In the fall of 1994, agricultural economists were discussing the wave of pigs destined for slaughter in the coming months. The thought of not having enough shackle spaces to get all available hogs harvested efficiently and in a timely manner had never crossed their minds.
But the question had merit. The packing sector had undergone a major rationalization since a then-record slaughter of 96.07 million head in 1980, a record that stood until 1995. Lower hog supplies drove hog prices to record highs in 1986 and 1990. Packers lost money as hog prices spiked and plants operated far below their least-cost throughput levels. Old-line packers were paying union-scale wages while IBP, the new kid on the block, paid non-union wages and brought new technologies to boxed pork. It was a horrible time for packers, and plants closed at a steady pace through 1993.
A quick phone survey of packers who were not too keen on sharing capacity data confirmed economists’ suspicions. Things got very tight in November 1994. Saturday slaughter runs soared. Hog prices dipped into the mid-$20s on a liveweight basis for the first time since 1980. Little did we know that the fall of 1994 was child’s play compared to what lurked ahead in the fall of ’98, when prices would fall below $8/cwt. and producers exited the industry in droves.

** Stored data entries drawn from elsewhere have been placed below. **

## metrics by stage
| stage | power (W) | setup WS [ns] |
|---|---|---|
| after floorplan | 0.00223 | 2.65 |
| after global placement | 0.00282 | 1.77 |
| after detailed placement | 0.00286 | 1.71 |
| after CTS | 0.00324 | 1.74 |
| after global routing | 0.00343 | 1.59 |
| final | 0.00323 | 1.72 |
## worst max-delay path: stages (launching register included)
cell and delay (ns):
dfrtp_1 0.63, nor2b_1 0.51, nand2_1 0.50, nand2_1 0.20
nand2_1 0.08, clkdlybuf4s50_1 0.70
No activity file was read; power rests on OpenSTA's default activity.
==> src/rtl/br_resolve_pkg.sv <==
// Shared types and constants for the branch-resolution slice.
// Holds the FSM encoding, the prediction record layout and a saturating-increment helper.
package br_resolve_pkg;

    typedef enum logic {
        ST_RUN     = 1'b0,
        ST_RECOVER = 1'b1
    } state_e;

    localparam logic [31:0] FETCH_STRIDE = 32'd8;

    typedef struct packed {
        logic [31:0] fetch_pc;
        logic [31:0] pred_pc;
        logic        pred_taken;
    } pred_rec_t;

    function automatic logic [31:0] sat_inc(input logic [31:0] v);
        return (v == 32'hFFFF_FFFF) ? v : v + 32'd1;
    endfunction

endpackage
<file path="config.mk">
export PLATFORM = sky130hd
export DESIGN_NAME = seq_divider
export DESIGN_NICKNAME = d
export VERILOG_FILES = /design/src/rtl/seq_divider.sv
export SDC_FILE = /design/constraint.sdc
export NUM_CORES = 1
export LEC_CHECK = 0
export ABC_AREA = 1
export CAP_MARGIN = 20
export CELL_PAD_IN_SITES_DETAIL_PLACEMENT = 2
export CELL_PAD_IN_SITES_GLOBAL_PLACEMENT = 2
export CORE_ASPECT_RATIO = 0.6
export CORE_MARGIN = 2
export CORE_UTILIZATION = 31
export CTS_BUF_LIST = sky130_fd_sc_hd__clkbuf_2 sky130_fd_sc_hd__clkbuf_4 sky130_fd_sc_hd__clkbuf_8
export DETAILED_ROUTE_END_ITERATION = 10
export PLACE_DENSITY_LB_ADDON = 0.1
export SKIP_LAST_GASP = 1
export SYNTH_ARGS = -nofsm -noshare
export SYNTH_HDL_FRONTEND = slang
export SYNTH_SLANG_ARGS = --single-unit
</file>
<file path="constraint.sdc">
create_clock -name clk -period 8.45 [get_ports clk]
set_clock_uncertainty 0.1 [all_clocks]
set_input_delay 1.69 -clock clk [delete_from_list [all_inputs] [get_ports clk]]
set_output_delay 1.69 -clock clk [all_outputs]
set_load 0.03 [all_outputs]
</file>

Born of this situation was my periodic effort to keep track of U.S. packing capacity.
This spring, I have posed the packer capacity question on several occasions. Getting a handle on packing capacity in the fall was much easier, but remains troubling — if not for this fall, then certainly for the fall of 2013.
Fall 2012 Predictions
My 2012 survey involved only the top 11 packing companies because that’s how far down the list I had to go to get to the only significant increase in capacity since last year when Rantoul Foods, Rantoul, IL, reopened the former Meadowbrook Farms plant last summer. The plant’s current capacity is 4,200 head/day. There were a few tweaks to the capacities of other plants (Table 1).
All changes considered, the 2012 figures from the 11 companies surpass the 2011 estimates by 3,250 head/day. Assuming the total capacities for all remaining 46 companies on my master list (slaughtering 100 head/day or more) remain constant, this addition puts current total capacity at 440,780 head/day. That capacity would handle 2.38 million head during a “normal” fall week, assuming the sector operates 5.4 days/week, on average.
Using the USDA’s March Hogs and Pigs report to forecast weekly slaughter, there are four weeks in which the 5.4 days/week will eclipse slaughter capacity this fall. The highest weekly slaughter would likely hit 2.411 million head in mid-November. The all-time record weekly total at 2.477 million head was set the week before Christmas 2007. That was accomplished with a total slaughter capacity of 444,925 head/day (2.403 million head/week).
How about 2013?
The average for pigs saved per litter has grown 2% per year for the past four years. The U.S. breeding herd has grown by just over 0.5%, year-on-year, for the past three quarters. Should those rates continue in March through May 2013, fall market hog supplies could be 2.5% higher than this year, putting weekly slaughter totals at 2.46 million head. Even more troubling, those levels could persist for several weeks. Very little can be done to enhance capacity by the fall of 2013.
The bottom line is this — there is no packing plant cavalry riding to the rescue if hog numbers get too large by the end of 2013. Producers need to factor that into any growth decisions they make for the next couple of years.